The question arises as to whether it is possible to notify in respect of something which is unknown? Certainly the applicants failed to advise of share sales. However, this of itself, given the relationship of share sales to the mortgage, was not necessarily indicative of assets being above the prescribed levels. There is also the question as to whether there is (or should be) any limit on the retrospective application of section 1224 of the 1991 Act.
Raising a debt pursuant to section 1224 of the 1991 Act in this case is fraught with difficulties. The Tribunal considers that it is far more appropriate to consider the application of section 1223 of the 1991 Act. During 1992 to 1994, section 1223 underwent a tumultuous period of legislative amendments, issues arising as to the application of the 1947 Act and the effect of transitional acts. The Tribunal has carefully scrutinised the legislation as it stood at the various junctures throughout 1992 and 1994, and is satisfied that for the purposes of the debts in question in this case, sub-section 1223(1) of the 1991 Act remains applicable throughout the period. That sub-section provides that if an amount has been paid and the recipient was not qualified so the amount was not payable, then the amount so paid is a debt to the Commonwealth. That appears to the Tribunal to be the case here. In the Tribunal's opinion, the applicants were not qualified to receive benefits because they were unable, to satisfy the requirements of the assets test. Their eligibility was therefore nil during the period of the debt, and accordingly, the Tribunal so finds that the amount paid to them in that period is a debt due the Commonwealth.

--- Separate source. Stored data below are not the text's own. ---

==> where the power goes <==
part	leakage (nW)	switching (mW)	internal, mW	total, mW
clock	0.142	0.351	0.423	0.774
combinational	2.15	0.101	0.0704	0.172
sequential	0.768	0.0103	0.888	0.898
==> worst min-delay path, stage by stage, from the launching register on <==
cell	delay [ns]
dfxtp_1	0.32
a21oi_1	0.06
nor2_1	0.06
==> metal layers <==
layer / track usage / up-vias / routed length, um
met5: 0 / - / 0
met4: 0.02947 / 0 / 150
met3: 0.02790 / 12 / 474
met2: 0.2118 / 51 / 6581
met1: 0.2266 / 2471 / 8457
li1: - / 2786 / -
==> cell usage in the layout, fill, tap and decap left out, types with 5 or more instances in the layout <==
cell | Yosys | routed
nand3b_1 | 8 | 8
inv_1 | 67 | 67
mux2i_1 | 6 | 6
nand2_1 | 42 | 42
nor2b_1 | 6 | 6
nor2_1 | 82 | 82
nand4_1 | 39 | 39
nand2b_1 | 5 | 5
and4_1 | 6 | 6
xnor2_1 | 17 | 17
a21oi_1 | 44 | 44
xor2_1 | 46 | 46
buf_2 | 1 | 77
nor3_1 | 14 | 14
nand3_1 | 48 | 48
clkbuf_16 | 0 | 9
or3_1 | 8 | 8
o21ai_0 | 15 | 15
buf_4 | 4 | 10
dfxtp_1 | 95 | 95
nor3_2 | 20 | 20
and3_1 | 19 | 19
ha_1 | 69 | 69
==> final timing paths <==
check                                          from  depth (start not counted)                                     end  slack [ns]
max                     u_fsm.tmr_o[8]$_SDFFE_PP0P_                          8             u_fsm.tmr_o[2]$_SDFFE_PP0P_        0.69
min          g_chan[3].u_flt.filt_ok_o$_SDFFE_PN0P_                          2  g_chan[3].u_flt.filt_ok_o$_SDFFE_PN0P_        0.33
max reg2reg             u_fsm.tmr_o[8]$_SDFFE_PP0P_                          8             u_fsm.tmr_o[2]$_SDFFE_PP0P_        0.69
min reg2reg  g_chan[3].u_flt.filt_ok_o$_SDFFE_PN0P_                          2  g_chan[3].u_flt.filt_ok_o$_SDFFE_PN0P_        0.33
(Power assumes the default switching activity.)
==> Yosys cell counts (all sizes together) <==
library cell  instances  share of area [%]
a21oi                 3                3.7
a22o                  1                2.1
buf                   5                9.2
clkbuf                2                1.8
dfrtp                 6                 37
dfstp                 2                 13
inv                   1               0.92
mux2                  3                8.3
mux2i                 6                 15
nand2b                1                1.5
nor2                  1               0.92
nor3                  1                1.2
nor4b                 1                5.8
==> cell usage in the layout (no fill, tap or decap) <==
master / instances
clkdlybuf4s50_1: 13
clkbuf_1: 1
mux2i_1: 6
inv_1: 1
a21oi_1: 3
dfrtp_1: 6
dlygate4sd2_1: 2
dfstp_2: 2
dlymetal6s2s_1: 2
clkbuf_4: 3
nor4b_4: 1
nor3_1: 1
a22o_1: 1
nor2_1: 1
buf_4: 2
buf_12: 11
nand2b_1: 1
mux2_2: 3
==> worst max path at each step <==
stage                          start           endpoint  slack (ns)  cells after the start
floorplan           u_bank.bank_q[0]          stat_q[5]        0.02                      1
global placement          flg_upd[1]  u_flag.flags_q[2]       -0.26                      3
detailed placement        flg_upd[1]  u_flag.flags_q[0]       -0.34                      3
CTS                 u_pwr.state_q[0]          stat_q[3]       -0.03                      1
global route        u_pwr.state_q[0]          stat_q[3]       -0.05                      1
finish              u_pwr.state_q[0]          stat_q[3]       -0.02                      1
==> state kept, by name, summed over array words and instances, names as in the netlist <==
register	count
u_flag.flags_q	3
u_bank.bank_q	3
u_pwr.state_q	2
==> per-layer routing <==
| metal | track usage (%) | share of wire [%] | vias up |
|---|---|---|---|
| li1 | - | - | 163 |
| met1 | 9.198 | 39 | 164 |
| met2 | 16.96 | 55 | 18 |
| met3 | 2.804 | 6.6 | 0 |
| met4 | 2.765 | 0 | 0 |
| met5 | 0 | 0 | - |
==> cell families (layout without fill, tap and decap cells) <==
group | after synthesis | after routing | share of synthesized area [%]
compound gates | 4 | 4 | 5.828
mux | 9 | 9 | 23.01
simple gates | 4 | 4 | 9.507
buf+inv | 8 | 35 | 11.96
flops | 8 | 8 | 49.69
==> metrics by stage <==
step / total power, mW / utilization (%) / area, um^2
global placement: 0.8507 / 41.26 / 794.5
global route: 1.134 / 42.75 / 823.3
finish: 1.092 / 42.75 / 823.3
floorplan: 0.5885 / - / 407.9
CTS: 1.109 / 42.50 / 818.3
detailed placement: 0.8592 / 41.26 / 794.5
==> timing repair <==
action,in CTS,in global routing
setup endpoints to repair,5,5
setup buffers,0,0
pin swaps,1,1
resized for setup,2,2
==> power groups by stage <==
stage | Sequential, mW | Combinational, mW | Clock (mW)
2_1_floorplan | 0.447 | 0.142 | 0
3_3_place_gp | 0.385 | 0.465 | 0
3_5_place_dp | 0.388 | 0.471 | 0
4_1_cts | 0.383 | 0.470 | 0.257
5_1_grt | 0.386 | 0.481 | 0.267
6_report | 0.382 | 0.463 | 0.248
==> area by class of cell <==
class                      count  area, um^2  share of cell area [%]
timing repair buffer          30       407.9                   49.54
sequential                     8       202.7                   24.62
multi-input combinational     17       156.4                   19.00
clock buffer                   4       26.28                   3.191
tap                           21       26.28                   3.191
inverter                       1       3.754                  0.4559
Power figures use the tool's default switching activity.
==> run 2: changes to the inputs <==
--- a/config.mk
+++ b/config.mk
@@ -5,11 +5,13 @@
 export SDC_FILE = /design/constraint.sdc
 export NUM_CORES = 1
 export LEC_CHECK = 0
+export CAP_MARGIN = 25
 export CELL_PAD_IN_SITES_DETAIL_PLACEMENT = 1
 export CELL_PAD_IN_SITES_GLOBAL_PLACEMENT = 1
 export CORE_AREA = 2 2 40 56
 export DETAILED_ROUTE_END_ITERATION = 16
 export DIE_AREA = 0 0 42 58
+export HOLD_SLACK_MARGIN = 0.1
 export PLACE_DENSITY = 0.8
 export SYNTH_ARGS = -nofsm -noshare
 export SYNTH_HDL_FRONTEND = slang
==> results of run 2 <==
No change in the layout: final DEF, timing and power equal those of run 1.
`config.mk`:
```
export PLATFORM = sky130hd
export DESIGN_NAME = tps_poll_sched
export DESIGN_NICKNAME = d
export VERILOG_FILES = /design/src/rtl/tps_pkg.sv /design/src/rtl/tps_rate_cnt.sv /design/src/rtl/tps_slot_pick.sv /design/src/rtl/tps_mode_ctl.sv /design/src/rtl/tps_poll_sched.sv
export SDC_FILE = /design/constraint.sdc
export NUM_CORES = 1
export LEC_CHECK = 0
export BUFFER_PORTS_ARGS = -buffer_cell sky130_fd_sc_hd__buf_2
export CORE_MARGIN = 10
export CORE_UTILIZATION = 40
export CTS_CLUSTER_DIAMETER = 200
export DETAILED_ROUTE_END_ITERATION = 7
export PLACE_DENSITY = 0.76
export SLEW_MARGIN = 30
export SYNTH_ARGS = -nofsm -noshare
export SYNTH_HDL_FRONTEND = slang
export SYNTH_SLANG_ARGS = --single-unit
```
`constraint.sdc`:
```
create_clock -name clk -period 4.9 [get_ports clk]
set_input_delay 0.735 -clock clk [delete_from_list [all_inputs] [get_ports clk]]
set_output_delay 0.735 -clock clk [all_outputs]
set_load 0.05 [all_outputs]
```
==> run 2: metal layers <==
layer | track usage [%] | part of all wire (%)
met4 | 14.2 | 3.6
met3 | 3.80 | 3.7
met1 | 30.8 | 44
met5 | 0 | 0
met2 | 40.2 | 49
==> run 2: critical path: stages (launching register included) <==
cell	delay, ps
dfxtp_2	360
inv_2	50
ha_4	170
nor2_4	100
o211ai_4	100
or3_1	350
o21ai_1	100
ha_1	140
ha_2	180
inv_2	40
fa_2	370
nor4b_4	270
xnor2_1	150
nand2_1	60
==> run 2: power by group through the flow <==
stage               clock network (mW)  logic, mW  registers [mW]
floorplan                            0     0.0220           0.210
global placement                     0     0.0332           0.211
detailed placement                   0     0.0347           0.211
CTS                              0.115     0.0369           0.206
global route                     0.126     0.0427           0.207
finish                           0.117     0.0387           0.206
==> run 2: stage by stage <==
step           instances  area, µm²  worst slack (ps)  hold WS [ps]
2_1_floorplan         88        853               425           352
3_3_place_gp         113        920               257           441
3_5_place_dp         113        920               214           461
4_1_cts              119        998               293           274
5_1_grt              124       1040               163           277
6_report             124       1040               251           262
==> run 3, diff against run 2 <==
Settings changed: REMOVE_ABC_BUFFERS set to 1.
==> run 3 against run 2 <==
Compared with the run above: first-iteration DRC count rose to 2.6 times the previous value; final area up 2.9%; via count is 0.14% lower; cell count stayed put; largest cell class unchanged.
File: config.mk
export PLATFORM = sky130hd
export DESIGN_NAME = dsr_matrix
export DESIGN_NICKNAME = d
export VERILOG_FILES = /design/src/rtl/dsr_pkg.sv /design/src/rtl/dsr_cfg_regs.sv /design/src/rtl/dsr_reduce.sv /design/src/rtl/dsr_select.sv /design/src/rtl/dsr_qual.sv /design/src/rtl/dsr_matrix.sv
export SDC_FILE = /design/constraint.sdc
export NUM_CORES = 2
export LEC_CHECK = 0
export CORE_MARGIN = 2
export CORE_UTILIZATION = 30
export CTS_CLUSTER_SIZE = 28
export DETAILED_ROUTE_END_ITERATION = 12
export GPL_TIMING_DRIVEN = 0
export PLACE_DENSITY = 0.47
export SYNTH_ARGS = -nofsm -noshare
export SYNTH_HDL_FRONTEND = slang
export SYNTH_SLANG_ARGS = --single-unit
File: constraint.sdc
create_clock -name clk -period 5.02 [get_ports clk]
set_clock_uncertainty 0.2 [all_clocks]
set_input_delay 1.004 -clock clk [delete_from_list [all_inputs] [get_ports clk]]
set_output_delay 1.004 -clock clk [all_outputs]
set_load 0.02 [all_outputs]
File: src/rtl/dsr_pkg.sv
package dsr_pkg;

  typedef enum logic [1:0] {
    MODE_AND = 2'd0,
    MODE_OR  = 2'd1,
    MODE_ONE = 2'd2,
    MODE_RSV = 2'd3
  } mode_e;

  typedef enum logic [1:0] {
    ST_RUN  = 2'd0,
    ST_PEND = 2'd1,
    ST_SUSP = 2'd2
  } state_e;

  // Qualifier transition: free-run and a dropped request both win over everything.
  function automatic state_e next_state(state_e cur, logic req, logic free_run,
                                        logic graceful, logic done);
    state_e nxt;
    if (free_run || !req) begin
      nxt = ST_RUN;
    end else if (!graceful) begin
      nxt = ST_SUSP;
    end else begin
      case (cur)
        ST_RUN:  nxt = ST_PEND;
        ST_PEND: nxt = done ? ST_SUSP : ST_PEND;
        default: nxt = ST_SUSP;
      endcase
    end
    return nxt;
  endfunction

endpackage

File: src/rtl/dsr_cfg_regs.sv
module dsr_cfg_regs #(
  parameter int NUM_SINK = 64,
  parameter int IDX_W    = 5,
  localparam int ADDR_W  = $clog2(NUM_SINK),
  localparam int CFG_W   = IDX_W + 4
) (
  input  logic                           clk,
  input  logic                           rst,
  input  logic                           wr_en,
  input  logic [ADDR_W-1:0]              wr_addr,
  input  logic [CFG_W-1:0]               wr_data,
  output logic [NUM_SINK-1:0][1:0]       mode_o,
  output logic [NUM_SINK-1:0][IDX_W-1:0] idx_o,
  output logic [NUM_SINK-1:0]            free_o,
  output logic [NUM_SINK-1:0]            soft_o
);

  logic [NUM_SINK-1:0][1:0]       mode_q;
  logic [NUM_SINK-1:0][IDX_W-1:0] idx_q;
  logic [NUM_SINK-1:0]            free_q;
  logic [NUM_SINK-1:0]            soft_q;

  for (genvar s = 0; s < NUM_SINK; s++) begin : g_word
    logic hit;
    assign hit = wr_en && (wr_addr == ADDR_W'(s));
    always_ff @(posedge clk) begin
      if (rst) begin
        mode_q[s] <= 2'b00;
        idx_q[s]  <= '0;
        free_q[s] <= 1'b0;
        soft_q[s] <= 1'b0;
      end else if (hit) begin
        mode_q[s] <= wr_data[1:0];
        idx_q[s]  <= wr_data[IDX_W+1:2];
        free_q[s] <= wr_data[IDX_W+2];
        soft_q[s] <= wr_data[IDX_W+3];
      end
    end
  end

  assign mode_o = mode_q;
  assign idx_o  = idx_q;
  assign free_o = free_q;
  assign soft_o = soft_q;

  // the addressed word holds the written data on the next clock
  assert_write_lands_R9: assert property (@(posedge clk) disable iff (rst)
    wr_en |=> ({soft_q[$past(wr_addr)], free_q[$past(wr_addr)],
                idx_q[$past(wr_addr)], mode_q[$past(wr_addr)]} == $past(wr_data)));

  // leaving reset, every word is zero
  assert_reset_defaults_R1: assert property (@(posedge clk) disable iff (rst)
    $past(rst) |-> (mode_q == '0 && free_q == '0 && soft_q == '0 && idx_q == '0));

endmodule

File: src/rtl/dsr_reduce.sv
module dsr_reduce #(
  parameter int NUM_SRC = 32
) (
  input  logic               clk,
  input  logic               rst,
  input  logic [NUM_SRC-1:0] src_req,
  input  logic [NUM_SRC-1:0] src_enable,
  output logic               and_all,
  output logic               or_all
);

  logic any_enabled;

  assign any_enabled = |src_enable;
  assign and_all     = any_enabled && (&(src_req | ~src_enable));
  assign or_all      = |(src_req & src_enable);

  // an empty mask yields no request from either reduction
  assert_empty_mask_R2: assert property (@(posedge clk) disable iff (rst)
    (src_enable == '0) |-> (!and_all && !or_all));

  // all enabled requesting implies at least one enabled requesting
  assert_and_implies_or_R3: assert property (@(posedge clk) disable iff (rst)
    and_all |-> or_all);

endmodule

File: src/rtl/dsr_select.sv
module dsr_select
  import dsr_pkg::*;
#(
  parameter int NUM_SRC = 32,
  localparam int IDX_W  = $clog2(NUM_SRC)
) (
  input  logic [1:0]         mode,
  input  logic [IDX_W-1:0]   idx,
  input  logic [NUM_SRC-1:0] src_req,
  input  logic               and_all,
  input  logic               or_all,
  output logic               req
);

  always_comb begin
    case (mode_e'(mode))
      MODE_OR:  req = or_all;
      MODE_ONE: req = src_req[idx];
      default:  req = and_all;
    endcase
  end

endmodule
[src/rtl/mont_mul_pkg.sv]
package mont_mul_pkg;

  typedef enum logic [1:0] {
    PH_AB = 2'd0,
    PH_Q  = 2'd1,
    PH_QN = 2'd2
  } phase_t;

  // strobes from sequencer to datapath
  typedef struct packed {
    logic   load;       // operation accepted this cycle
    logic   mulEn;      // one multiply-accumulate step
    phase_t phase;      // which product is being built
    logic   rowFirst;   // row 0: accumulator reads as zero
    logic   colFirst;   // column 0: MAC carry reads as zero
    logic   carryStep;  // extra column storing the row carry
    logic   addEn;      // one word of the add/subtract pass
    logic   finish;     // select and register the result
  } strobe_t;

endpackage

[src/rtl/mont_mul_ctrl.sv]
module mont_mul_ctrl
  import mont_mul_pkg::*;
#(
  parameter int NW = 4,
  localparam int QW = $clog2(NW),
  localparam int IW = $clog2(NW + 1),
  localparam int KW = $clog2(2 * NW)
) (
  input  logic          clk,
  input  logic          rstN,
  input  logic          start,
  input  logic          reduceOnly,
  output strobe_t       st,
  output logic [QW-1:0] rowI,
  output logic [IW-1:0] colJ,
  output logic [KW-1:0] wordK,
  output logic          busy,
  output logic          done
);

  localparam logic [QW-1:0] LAST_ROW  = QW'(NW - 1);
  localparam logic [IW-1:0] CARRY_COL = IW'(NW);
  localparam logic [KW-1:0] LAST_WORD = KW'(2 * NW - 1);

  typedef enum logic [1:0] {S_IDLE, S_MUL, S_ADD, S_FIN} state_t;
  state_t state;
  phase_t phase;

  always_comb begin
    st.load      = (state == S_IDLE) && start;
    st.mulEn     = (state == S_MUL);
    st.phase     = phase;
    st.rowFirst  = (rowI == '0);
    st.colFirst  = (colJ == '0);
    st.carryStep = (colJ == CARRY_COL);
    st.addEn     = (state == S_ADD);
    st.finish    = (state == S_FIN);
  end

  assign busy = (state != S_IDLE);

  always_ff @(posedge clk) begin
    if (!rstN) begin
      state <= S_IDLE;
      phase <= PH_AB;
      rowI  <= '0;
      colJ  <= '0;
      wordK <= '0;
      done  <= 1'b0;
    end else begin
      done <= 1'b0;
      unique case (state)
        S_IDLE: if (start) begin
          phase <= reduceOnly ? PH_Q : PH_AB;
          rowI  <= '0;
          colJ  <= '0;
          state <= S_MUL;
        end
        S_MUL: begin
          if (colJ == CARRY_COL) begin
            colJ <= '0;
            if (rowI == LAST_ROW) begin
              rowI <= '0;
              if (phase == PH_QN) begin
                wordK <= '0;
                state <= S_ADD;
              end else begin
                phase <= phase_t'(phase + 2'd1);
              end
            end else begin
              rowI <= rowI + 1'b1;
            end
          end else begin
            colJ <= colJ + 1'b1;
          end
        end
        S_ADD: begin
          if (wordK == LAST_WORD) state <= S_FIN;
          else wordK <= wordK + 1'b1;
        end
        default: begin
          state <= S_IDLE;
          done  <= 1'b1;
        end
      endcase
    end
  end

  assert_done_single_R3: assert property (@(posedge clk) disable iff (!rstN)
    done |=> !done);
  assert_done_idle_R3: assert property (@(posedge clk) disable iff (!rstN)
    done |-> !busy);
  assert_busy_held_R4: assert property (@(posedge clk) disable iff (!rstN)
    (busy && !st.finish) |=> busy);

endmodule

[src/rtl/mont_mul_dp.sv]
module mont_mul_dp
  import mont_mul_pkg::*;
#(
  parameter int W  = 8,
  parameter int NW = 4,
  localparam int QW = $clog2(NW),
  localparam int IW = $clog2(NW + 1),
  localparam int KW = $clog2(2 * NW)
) (
  input  logic                   clk,
  input  logic                   rstN,
  input  strobe_t                st,
  input  logic [QW-1:0]          rowI,
  input  logic [IW-1:0]          colJ,
  input  logic [KW-1:0]          wordK,
  input  logic                   busy,
  input  logic                   reduceOnly,
  input  logic                   wrEn,
  input  logic [1:0]             wrSel,
  input  logic [KW-1:0]          wrAddr,
  input  logic [W-1:0]           wrData,
  output logic [NW-1:0][W-1:0]   result
);

  localparam logic [KW-1:0] NW_K = KW'(NW);

  logic [2*NW-1:0][W-1:0] aMem, abMem, qnMem;
  logic [NW-1:0][W-1:0]   bMem, nMem, ncMem, qMem, sHi, snHi;
  logic                   modeReg, cS, bS;
  logic [W-1:0]           macCarry;

  // multiply-accumulate operand selection
  logic [KW-1:0]  idx;
  logic [W-1:0]   xW, yW, accIn, cIn, abY;
  logic [2*W-1:0] macOut;

  always_comb begin
    idx = KW'(rowI) + KW'(colJ);
    abY = modeReg ? aMem[KW'(colJ)] : abMem[KW'(colJ)];
    unique case (st.phase)
      PH_AB:   xW = aMem[KW'(rowI)];
      PH_Q:    xW = ncMem[rowI];
      default: xW = qMem[rowI];
    endcase
    if (st.carryStep) yW = '0;
    else begin
      unique case (st.phase)
        PH_AB:   yW = bMem[colJ[QW-1:0]];
        PH_Q:    yW = abY;
        default: yW = nMem[colJ[QW-1:0]];
      endcase
    end
    if (st.rowFirst || st.carryStep) accIn = '0;
    else begin
      unique case (st.phase)
        PH_AB:   accIn = abMem[idx];
        PH_Q:    accIn = (idx < NW_K) ? qMem[idx[QW-1:0]] : '0;
        default: accIn = qnMem[idx];
      endcase
    end
    cIn    = st.colFirst ? '0 : macCarry;
    macOut = (2*W)'(accIn) + (2*W)'(cIn) + (2*W)'(xW) * (2*W)'(yW);
  end

  // combined add / subtract word step
  logic [QW-1:0] hiK;
  logic [W-1:0]  abK, nSub;
  logic [W:0]    sumW, diffW;

  always_comb begin
    hiK   = QW'(wordK - NW_K);
    abK   = modeReg ? aMem[wordK] : abMem[wordK];
    nSub  = (wordK >= NW_K) ? nMem[hiK] : '0;
    sumW  = (W+1)'(abK) + (W+1)'(qnMem[wordK]) + (W+1)'(cS);
    diffW = (W+1)'(sumW[W-1:0]) - (W+1)'(nSub) - (W+1)'(bS);
  end

  always_ff @(posedge clk) begin
    if (!rstN) begin
      aMem <= '0; abMem <= '0; qnMem <= '0;
      bMem <= '0; nMem <= '0; ncMem <= '0; qMem <= '0;
      sHi <= '0; snHi <= '0; result <= '0;
      modeReg <= 1'b0; cS <= 1'b0; bS <= 1'b0; macCarry <= '0;
    end else begin
      if (wrEn && !busy) begin
        unique case (wrSel)
          2'd0: aMem[wrAddr] <= wrData;
          2'd1: if (wrAddr < NW_K) bMem[wrAddr[QW-1:0]] <= wrData;
          2'd2: if (wrAddr < NW_K) nMem[wrAddr[QW-1:0]] <= wrData;
          default: if (wrAddr < NW_K) ncMem[wrAddr[QW-1:0]] <= wrData;
        endcase
      end
      if (st.load) begin
        modeReg <= reduceOnly;
        cS <= 1'b0;
        bS <= 1'b0;
      end
      if (st.mulEn) begin
        macCarry <= macOut[2*W-1:W];
        unique case (st.phase)
          PH_AB:   abMem[idx] <= macOut[W-1:0];
          PH_Q:    if (idx < NW_K) qMem[idx[QW-1:0]] <= macOut[W-1:0];
          default: qnMem[idx] <= macOut[W-1:0];
        endcase
      end
      if (st.addEn) begin
        cS <= sumW[W];
        bS <= diffW[W];
        if (wordK >= NW_K) begin
          sHi[hiK]  <= sumW[W-1:0];
          snHi[hiK] <= diffW[W-1:0];
        end
      end
      if (st.finish) result <= (bS && !cS) ? sHi : snHi;
    end
  end

  assert_flags_clear_R8: assert property (@(posedge clk) disable iff (!rstN)
    (st.addEn && wordK == '0) |-> (!cS && !bS));
  assert_fully_reduced_R7: assert property (@(posedge clk) disable iff (!rstN)
    st.finish |=> (result < nMem));
  assert_operands_locked_R4: assert property (@(posedge clk) disable iff (!rstN)
    busy |=> ($stable(nMem) && $stable(ncMem) && $stable(aMem) && $stable(bMem)));
  assert_result_held_R5: assert property (@(posedge clk) disable iff (!rstN)
    !st.finish |=> $stable(result));

endmodule
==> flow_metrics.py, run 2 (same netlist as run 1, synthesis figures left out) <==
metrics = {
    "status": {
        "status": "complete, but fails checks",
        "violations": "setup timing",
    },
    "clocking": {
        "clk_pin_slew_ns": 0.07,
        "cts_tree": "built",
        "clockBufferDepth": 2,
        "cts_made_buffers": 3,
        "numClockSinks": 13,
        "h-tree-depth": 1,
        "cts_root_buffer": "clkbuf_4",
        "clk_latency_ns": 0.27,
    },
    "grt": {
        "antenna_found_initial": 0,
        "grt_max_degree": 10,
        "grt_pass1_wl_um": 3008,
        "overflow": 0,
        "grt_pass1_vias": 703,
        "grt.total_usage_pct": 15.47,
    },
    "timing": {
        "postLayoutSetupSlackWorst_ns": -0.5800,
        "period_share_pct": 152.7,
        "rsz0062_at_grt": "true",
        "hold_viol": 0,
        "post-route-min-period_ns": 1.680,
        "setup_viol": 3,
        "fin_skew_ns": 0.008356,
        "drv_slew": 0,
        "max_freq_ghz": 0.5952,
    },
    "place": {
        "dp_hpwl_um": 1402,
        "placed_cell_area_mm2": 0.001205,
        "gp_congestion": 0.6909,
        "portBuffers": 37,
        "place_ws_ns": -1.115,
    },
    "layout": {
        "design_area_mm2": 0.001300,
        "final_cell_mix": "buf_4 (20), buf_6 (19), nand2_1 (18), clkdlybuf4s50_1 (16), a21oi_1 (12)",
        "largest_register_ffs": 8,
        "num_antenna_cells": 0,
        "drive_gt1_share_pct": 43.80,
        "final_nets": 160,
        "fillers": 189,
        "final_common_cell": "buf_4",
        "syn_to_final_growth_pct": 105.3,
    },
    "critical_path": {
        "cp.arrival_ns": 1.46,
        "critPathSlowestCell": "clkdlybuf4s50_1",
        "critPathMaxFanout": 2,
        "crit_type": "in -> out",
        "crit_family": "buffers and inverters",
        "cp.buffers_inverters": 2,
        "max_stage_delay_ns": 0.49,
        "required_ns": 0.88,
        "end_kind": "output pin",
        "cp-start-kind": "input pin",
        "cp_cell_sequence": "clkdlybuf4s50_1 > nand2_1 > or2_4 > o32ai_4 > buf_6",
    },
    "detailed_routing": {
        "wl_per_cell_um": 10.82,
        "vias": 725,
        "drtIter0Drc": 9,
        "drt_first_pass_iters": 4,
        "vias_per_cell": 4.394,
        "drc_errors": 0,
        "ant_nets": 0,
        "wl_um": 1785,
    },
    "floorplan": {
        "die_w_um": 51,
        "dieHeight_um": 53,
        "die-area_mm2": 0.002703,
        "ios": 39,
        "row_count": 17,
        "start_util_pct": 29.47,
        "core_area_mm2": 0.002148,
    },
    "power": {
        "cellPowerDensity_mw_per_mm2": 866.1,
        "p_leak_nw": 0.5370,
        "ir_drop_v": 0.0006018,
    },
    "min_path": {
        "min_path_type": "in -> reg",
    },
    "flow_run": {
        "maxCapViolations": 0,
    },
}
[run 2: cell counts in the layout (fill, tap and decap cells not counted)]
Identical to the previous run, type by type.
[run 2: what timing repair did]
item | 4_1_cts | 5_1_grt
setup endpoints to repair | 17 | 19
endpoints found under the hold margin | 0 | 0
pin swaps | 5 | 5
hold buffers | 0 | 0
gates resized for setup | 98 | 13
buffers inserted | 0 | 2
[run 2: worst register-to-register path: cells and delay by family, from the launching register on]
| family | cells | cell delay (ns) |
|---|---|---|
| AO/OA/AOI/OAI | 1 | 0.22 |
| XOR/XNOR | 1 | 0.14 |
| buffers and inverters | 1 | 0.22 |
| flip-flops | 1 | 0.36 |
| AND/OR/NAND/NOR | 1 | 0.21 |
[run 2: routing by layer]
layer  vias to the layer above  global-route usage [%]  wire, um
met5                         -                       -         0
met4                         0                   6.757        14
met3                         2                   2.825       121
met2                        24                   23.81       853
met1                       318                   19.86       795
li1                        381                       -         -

estoppelEstoppel has been interpreted in respect of administrative proceedings to be a question open to consideration where discretion has arisen in the course of a decision or other administrative action. There is a clear distinction made in the authorities on this issue between discretionary and non-discretionary administrative actions and the applicability of estoppel (Formosa v Secretary, Department of Social Security (1988) 15 ALD 657 at p665-6 per Davies and Gummow JJ).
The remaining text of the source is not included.